Assigned task: Only the lines holding "timer" are wanted. Copy every one from the records below.

(Stored items from a collection)
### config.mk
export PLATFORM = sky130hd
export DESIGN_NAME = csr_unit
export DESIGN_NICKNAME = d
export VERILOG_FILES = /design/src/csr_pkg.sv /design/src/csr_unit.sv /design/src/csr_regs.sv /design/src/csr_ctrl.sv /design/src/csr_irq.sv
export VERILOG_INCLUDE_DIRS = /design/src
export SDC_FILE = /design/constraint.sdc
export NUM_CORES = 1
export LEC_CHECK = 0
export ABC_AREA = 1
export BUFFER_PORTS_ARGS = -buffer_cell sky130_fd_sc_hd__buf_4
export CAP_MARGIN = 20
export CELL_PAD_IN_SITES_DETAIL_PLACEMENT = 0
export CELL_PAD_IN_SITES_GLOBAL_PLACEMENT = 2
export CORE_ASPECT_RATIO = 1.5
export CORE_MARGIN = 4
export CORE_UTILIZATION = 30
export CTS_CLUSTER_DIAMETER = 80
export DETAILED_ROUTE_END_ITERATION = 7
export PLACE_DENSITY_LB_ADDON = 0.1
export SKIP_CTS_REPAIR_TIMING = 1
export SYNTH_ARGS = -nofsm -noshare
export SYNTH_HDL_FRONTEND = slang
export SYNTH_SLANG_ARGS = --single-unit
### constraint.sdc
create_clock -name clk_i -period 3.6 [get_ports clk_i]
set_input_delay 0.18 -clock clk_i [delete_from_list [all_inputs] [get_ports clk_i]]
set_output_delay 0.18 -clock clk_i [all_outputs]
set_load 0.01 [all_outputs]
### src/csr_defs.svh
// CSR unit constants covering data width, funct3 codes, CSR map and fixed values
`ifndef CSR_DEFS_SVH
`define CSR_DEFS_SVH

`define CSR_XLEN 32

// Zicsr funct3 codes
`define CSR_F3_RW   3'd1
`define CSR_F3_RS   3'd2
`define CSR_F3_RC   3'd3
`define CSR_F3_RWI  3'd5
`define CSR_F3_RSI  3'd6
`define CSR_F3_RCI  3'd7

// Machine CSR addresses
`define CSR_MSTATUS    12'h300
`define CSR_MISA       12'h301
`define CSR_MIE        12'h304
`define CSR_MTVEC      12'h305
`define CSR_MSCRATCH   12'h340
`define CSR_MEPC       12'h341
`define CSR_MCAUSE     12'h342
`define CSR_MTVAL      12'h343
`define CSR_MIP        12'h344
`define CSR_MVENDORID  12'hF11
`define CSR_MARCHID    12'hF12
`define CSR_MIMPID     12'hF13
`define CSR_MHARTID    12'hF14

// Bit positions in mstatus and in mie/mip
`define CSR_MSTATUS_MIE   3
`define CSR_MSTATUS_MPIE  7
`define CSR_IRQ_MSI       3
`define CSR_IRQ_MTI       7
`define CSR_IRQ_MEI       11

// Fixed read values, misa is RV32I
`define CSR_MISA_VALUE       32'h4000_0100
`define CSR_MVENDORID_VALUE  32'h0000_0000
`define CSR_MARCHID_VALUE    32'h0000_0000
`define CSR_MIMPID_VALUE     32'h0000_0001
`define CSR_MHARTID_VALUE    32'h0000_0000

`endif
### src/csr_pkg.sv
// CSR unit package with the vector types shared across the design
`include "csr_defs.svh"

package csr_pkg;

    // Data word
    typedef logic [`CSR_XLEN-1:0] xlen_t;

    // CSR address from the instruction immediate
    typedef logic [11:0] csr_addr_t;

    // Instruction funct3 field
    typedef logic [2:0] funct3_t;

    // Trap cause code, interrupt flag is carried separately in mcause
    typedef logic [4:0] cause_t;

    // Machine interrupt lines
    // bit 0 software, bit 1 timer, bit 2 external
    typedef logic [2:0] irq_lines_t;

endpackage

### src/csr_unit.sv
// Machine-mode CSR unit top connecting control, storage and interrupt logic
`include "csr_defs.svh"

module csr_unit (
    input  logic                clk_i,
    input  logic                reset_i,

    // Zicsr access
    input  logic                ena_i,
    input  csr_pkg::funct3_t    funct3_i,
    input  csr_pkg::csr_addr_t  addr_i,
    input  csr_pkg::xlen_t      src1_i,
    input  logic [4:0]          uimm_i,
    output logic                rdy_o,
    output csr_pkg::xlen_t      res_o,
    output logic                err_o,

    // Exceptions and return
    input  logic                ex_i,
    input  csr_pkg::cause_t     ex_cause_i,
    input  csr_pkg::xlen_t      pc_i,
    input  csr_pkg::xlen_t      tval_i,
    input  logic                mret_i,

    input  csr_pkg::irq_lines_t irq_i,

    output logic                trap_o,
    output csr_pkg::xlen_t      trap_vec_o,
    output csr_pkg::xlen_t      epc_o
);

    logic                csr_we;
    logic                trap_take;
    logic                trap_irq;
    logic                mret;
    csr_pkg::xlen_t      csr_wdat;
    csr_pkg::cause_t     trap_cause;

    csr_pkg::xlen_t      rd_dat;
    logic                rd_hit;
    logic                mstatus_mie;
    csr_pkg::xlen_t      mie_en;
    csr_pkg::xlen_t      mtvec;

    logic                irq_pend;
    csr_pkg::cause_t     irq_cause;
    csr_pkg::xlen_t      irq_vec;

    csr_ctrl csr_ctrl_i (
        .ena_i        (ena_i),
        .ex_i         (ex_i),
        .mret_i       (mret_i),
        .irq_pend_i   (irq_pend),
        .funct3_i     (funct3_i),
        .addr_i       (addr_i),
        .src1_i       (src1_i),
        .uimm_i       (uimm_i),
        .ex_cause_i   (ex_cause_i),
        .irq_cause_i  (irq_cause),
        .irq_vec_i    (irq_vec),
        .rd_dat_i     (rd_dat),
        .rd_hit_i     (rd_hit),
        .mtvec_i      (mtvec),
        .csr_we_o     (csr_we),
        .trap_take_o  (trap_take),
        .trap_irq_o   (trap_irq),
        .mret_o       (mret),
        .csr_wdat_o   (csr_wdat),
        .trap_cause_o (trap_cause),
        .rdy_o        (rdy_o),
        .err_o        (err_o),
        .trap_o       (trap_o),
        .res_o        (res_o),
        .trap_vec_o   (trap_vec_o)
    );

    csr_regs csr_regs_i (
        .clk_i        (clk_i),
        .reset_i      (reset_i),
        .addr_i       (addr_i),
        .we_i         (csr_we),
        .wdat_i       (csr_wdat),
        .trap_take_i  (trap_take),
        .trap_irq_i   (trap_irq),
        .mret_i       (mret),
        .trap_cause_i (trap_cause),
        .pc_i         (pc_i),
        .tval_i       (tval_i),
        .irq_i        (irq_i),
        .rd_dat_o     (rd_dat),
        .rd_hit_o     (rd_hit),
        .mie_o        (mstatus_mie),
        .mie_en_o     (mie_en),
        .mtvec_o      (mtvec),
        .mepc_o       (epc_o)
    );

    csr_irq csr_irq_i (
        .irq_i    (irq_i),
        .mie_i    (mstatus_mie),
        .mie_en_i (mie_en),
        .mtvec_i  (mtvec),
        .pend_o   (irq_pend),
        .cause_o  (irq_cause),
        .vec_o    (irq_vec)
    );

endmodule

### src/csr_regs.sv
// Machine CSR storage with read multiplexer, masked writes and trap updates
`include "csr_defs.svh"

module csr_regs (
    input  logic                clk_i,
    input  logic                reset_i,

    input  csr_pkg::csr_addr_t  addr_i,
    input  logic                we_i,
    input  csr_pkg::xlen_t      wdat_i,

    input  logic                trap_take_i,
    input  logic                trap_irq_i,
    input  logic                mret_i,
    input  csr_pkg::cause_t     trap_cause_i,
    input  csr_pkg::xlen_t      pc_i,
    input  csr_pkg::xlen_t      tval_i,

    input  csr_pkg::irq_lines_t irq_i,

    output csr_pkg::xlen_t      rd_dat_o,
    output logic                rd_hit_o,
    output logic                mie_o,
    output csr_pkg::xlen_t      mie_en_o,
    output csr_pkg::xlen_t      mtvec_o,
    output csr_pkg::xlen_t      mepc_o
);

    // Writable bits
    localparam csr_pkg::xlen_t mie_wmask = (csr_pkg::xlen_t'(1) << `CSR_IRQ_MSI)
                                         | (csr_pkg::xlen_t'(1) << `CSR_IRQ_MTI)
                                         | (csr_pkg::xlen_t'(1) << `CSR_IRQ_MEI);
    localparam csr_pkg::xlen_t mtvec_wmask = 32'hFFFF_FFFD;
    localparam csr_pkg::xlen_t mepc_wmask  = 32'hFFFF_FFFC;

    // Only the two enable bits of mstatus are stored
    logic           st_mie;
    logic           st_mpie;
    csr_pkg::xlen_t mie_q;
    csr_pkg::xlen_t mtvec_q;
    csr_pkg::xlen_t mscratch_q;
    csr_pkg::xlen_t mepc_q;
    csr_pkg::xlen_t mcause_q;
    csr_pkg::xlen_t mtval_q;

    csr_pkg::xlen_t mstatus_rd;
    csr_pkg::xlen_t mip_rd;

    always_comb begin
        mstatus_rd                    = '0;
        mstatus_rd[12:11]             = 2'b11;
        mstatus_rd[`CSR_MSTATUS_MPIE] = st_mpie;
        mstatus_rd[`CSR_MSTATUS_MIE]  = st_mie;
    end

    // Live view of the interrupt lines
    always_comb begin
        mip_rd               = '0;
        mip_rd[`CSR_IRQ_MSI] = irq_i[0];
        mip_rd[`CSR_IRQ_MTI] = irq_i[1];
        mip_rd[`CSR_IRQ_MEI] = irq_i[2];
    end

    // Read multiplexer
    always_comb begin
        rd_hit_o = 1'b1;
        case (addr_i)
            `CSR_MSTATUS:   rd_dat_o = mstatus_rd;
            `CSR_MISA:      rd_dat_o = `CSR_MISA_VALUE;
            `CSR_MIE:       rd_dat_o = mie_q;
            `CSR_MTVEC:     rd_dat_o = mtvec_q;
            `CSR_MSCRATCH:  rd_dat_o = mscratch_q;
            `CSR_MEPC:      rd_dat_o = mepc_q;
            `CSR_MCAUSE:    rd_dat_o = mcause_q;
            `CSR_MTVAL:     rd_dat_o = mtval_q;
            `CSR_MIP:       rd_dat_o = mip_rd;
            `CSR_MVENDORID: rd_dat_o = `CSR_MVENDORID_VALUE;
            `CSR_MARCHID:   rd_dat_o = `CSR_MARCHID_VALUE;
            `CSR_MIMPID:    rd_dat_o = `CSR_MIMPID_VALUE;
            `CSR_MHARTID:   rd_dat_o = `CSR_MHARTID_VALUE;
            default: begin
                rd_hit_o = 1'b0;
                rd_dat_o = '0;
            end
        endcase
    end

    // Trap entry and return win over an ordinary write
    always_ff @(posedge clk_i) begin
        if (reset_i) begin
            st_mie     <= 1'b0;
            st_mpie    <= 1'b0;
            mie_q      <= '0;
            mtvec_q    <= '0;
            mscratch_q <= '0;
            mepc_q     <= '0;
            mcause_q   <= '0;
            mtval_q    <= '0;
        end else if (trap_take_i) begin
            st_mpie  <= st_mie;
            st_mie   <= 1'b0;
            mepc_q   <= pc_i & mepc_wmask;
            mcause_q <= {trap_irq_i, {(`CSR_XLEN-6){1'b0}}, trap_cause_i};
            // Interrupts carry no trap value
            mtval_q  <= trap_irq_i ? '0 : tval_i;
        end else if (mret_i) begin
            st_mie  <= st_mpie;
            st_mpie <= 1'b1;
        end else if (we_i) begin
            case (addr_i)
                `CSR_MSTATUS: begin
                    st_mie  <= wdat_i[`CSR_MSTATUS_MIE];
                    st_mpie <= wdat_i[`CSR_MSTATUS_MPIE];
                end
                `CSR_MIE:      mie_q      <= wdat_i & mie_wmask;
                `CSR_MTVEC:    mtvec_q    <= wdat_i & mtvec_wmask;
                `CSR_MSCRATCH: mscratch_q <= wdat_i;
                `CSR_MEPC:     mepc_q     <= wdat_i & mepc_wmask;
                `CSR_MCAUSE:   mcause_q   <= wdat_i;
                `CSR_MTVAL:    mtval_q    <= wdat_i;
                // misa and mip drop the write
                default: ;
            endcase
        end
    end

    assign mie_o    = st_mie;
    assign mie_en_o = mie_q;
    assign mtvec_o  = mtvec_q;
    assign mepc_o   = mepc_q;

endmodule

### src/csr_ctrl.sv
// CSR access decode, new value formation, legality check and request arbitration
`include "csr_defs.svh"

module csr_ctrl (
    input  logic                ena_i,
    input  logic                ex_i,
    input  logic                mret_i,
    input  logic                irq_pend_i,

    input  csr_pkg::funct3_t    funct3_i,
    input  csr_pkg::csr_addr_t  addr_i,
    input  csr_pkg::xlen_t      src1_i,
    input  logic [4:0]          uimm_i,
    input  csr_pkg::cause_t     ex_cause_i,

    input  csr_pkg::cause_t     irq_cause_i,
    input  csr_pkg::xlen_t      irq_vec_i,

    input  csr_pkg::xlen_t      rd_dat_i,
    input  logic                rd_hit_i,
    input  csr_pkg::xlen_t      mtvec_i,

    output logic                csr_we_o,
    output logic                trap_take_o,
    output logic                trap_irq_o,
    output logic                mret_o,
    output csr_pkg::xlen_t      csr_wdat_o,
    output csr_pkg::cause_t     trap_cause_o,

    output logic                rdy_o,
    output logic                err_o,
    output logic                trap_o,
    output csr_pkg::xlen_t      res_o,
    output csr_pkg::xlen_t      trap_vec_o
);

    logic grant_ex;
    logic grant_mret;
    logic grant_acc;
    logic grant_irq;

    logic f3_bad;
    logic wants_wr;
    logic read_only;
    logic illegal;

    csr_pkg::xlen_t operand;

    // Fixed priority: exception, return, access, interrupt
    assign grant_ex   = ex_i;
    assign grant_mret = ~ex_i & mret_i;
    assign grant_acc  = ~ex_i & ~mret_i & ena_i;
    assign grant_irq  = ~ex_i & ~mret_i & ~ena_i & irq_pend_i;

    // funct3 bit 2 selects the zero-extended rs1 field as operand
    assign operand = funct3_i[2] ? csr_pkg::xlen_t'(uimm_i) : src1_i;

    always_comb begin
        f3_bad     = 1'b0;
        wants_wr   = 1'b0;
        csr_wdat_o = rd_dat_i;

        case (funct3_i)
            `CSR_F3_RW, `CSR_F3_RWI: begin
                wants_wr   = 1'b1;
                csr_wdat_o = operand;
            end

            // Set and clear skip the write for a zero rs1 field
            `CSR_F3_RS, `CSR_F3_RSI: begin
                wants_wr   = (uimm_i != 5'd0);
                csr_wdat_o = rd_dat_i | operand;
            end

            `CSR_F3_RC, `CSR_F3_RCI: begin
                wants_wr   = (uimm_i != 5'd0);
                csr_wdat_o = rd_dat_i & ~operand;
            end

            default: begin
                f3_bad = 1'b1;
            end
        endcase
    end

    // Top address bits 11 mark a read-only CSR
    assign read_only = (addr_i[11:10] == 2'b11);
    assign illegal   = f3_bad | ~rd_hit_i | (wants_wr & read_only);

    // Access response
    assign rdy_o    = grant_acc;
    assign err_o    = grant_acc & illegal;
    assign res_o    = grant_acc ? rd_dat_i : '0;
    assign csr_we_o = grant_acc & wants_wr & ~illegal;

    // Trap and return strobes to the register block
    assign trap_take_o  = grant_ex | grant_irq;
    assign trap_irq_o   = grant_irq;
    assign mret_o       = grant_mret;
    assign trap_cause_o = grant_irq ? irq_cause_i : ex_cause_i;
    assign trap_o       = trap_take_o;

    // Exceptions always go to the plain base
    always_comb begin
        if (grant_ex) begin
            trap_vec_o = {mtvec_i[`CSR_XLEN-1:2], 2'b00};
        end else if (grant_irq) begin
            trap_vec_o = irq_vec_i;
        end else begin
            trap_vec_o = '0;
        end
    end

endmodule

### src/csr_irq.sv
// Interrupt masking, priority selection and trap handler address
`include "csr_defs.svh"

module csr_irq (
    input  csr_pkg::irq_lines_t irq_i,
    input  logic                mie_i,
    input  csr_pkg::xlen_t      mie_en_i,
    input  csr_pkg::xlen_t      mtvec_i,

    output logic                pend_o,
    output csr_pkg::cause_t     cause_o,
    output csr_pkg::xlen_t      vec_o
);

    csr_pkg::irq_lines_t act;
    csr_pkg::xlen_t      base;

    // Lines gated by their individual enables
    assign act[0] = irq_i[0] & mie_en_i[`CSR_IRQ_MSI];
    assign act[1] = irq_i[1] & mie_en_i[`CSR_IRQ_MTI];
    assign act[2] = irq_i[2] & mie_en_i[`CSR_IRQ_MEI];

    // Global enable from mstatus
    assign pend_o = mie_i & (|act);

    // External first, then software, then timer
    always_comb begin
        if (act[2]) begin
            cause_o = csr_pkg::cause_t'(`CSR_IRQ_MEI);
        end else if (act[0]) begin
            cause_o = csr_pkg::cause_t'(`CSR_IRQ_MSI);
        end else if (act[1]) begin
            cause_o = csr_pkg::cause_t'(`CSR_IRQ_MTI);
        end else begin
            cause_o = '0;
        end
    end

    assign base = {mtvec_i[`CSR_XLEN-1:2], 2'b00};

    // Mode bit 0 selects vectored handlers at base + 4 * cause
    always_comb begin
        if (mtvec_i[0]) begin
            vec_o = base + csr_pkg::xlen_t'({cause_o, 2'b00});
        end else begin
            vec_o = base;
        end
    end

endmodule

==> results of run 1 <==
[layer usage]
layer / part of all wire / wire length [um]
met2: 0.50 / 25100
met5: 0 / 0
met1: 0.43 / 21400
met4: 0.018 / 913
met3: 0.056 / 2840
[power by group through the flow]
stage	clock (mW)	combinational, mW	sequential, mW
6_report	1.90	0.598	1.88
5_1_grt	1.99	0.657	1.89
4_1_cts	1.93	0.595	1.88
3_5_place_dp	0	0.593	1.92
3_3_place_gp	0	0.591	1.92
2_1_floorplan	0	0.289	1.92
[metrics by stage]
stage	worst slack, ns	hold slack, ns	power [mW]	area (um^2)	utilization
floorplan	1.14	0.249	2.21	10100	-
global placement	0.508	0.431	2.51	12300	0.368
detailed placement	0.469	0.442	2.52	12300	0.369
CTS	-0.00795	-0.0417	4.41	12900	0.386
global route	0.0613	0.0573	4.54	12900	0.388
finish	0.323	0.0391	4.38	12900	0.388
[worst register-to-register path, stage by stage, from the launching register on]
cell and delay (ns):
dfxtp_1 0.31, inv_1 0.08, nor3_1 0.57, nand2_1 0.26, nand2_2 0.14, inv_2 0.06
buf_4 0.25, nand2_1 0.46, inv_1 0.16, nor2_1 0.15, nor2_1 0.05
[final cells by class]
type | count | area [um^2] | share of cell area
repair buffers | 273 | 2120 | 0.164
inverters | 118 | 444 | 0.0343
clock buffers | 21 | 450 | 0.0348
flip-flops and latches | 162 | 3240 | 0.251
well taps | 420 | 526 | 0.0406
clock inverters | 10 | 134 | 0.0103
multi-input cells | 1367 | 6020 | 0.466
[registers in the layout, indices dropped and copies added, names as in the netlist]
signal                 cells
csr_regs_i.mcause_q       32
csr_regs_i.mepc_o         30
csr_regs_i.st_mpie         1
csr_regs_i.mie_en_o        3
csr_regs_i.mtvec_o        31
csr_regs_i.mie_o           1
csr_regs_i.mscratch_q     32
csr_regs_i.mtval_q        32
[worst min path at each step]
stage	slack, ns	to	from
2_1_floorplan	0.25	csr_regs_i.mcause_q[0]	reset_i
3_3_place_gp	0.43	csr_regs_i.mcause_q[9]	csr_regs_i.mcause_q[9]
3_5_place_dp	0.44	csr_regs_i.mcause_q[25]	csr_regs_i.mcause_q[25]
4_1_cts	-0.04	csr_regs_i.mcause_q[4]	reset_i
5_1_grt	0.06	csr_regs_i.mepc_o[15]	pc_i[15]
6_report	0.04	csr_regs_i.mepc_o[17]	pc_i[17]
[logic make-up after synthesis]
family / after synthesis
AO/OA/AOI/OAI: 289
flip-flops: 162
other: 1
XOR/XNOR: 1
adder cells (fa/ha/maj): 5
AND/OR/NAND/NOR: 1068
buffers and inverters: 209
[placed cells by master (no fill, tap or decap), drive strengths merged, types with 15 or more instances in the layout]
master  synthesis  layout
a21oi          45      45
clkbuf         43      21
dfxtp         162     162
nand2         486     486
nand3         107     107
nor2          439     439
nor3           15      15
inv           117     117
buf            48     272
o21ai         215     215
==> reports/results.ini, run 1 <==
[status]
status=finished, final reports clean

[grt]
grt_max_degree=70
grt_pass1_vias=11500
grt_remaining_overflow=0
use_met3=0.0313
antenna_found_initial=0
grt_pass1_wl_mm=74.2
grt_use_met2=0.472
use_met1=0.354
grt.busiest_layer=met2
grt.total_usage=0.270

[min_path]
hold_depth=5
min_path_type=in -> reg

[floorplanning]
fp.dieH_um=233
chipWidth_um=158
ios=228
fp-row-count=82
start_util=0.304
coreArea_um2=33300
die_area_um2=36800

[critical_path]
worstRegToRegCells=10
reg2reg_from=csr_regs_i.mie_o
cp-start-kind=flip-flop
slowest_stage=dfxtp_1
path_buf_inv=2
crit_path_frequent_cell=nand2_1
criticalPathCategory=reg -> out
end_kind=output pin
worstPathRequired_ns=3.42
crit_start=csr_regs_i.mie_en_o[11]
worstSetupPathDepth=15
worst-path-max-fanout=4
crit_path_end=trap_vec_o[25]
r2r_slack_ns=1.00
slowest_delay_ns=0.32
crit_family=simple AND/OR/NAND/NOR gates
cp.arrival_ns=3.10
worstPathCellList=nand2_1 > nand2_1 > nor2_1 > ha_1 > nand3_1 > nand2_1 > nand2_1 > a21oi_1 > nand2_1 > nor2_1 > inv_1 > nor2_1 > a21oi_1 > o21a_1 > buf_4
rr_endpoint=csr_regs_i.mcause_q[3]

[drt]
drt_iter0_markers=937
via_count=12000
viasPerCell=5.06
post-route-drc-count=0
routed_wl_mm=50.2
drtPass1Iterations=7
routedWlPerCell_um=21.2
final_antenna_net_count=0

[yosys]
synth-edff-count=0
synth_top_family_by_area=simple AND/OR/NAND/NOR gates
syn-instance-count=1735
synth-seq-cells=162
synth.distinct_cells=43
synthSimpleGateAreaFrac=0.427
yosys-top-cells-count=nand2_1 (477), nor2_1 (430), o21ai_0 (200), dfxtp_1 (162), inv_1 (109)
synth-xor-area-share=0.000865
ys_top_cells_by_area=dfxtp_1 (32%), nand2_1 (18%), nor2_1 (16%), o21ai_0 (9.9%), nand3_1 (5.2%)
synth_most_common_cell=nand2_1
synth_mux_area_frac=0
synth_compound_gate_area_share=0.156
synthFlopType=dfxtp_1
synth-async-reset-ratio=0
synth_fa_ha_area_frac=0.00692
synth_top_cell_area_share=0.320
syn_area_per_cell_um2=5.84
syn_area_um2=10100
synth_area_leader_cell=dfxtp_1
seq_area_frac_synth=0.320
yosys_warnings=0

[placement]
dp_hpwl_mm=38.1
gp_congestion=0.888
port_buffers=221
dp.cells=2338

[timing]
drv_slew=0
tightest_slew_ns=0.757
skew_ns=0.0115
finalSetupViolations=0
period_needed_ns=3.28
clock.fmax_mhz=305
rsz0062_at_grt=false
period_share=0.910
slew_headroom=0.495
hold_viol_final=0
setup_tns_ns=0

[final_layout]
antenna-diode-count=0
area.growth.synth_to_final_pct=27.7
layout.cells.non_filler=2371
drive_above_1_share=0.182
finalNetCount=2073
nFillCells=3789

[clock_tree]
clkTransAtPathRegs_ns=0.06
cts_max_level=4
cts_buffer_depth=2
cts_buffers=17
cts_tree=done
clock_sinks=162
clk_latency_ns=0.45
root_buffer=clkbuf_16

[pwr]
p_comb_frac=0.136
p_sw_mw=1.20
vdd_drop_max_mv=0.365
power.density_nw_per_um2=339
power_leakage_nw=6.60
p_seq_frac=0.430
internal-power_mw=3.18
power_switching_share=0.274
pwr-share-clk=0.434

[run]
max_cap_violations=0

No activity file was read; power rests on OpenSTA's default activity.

Task result:
    // bit 0 software, bit 1 timer, bit 2 external
    // External first, then software, then timer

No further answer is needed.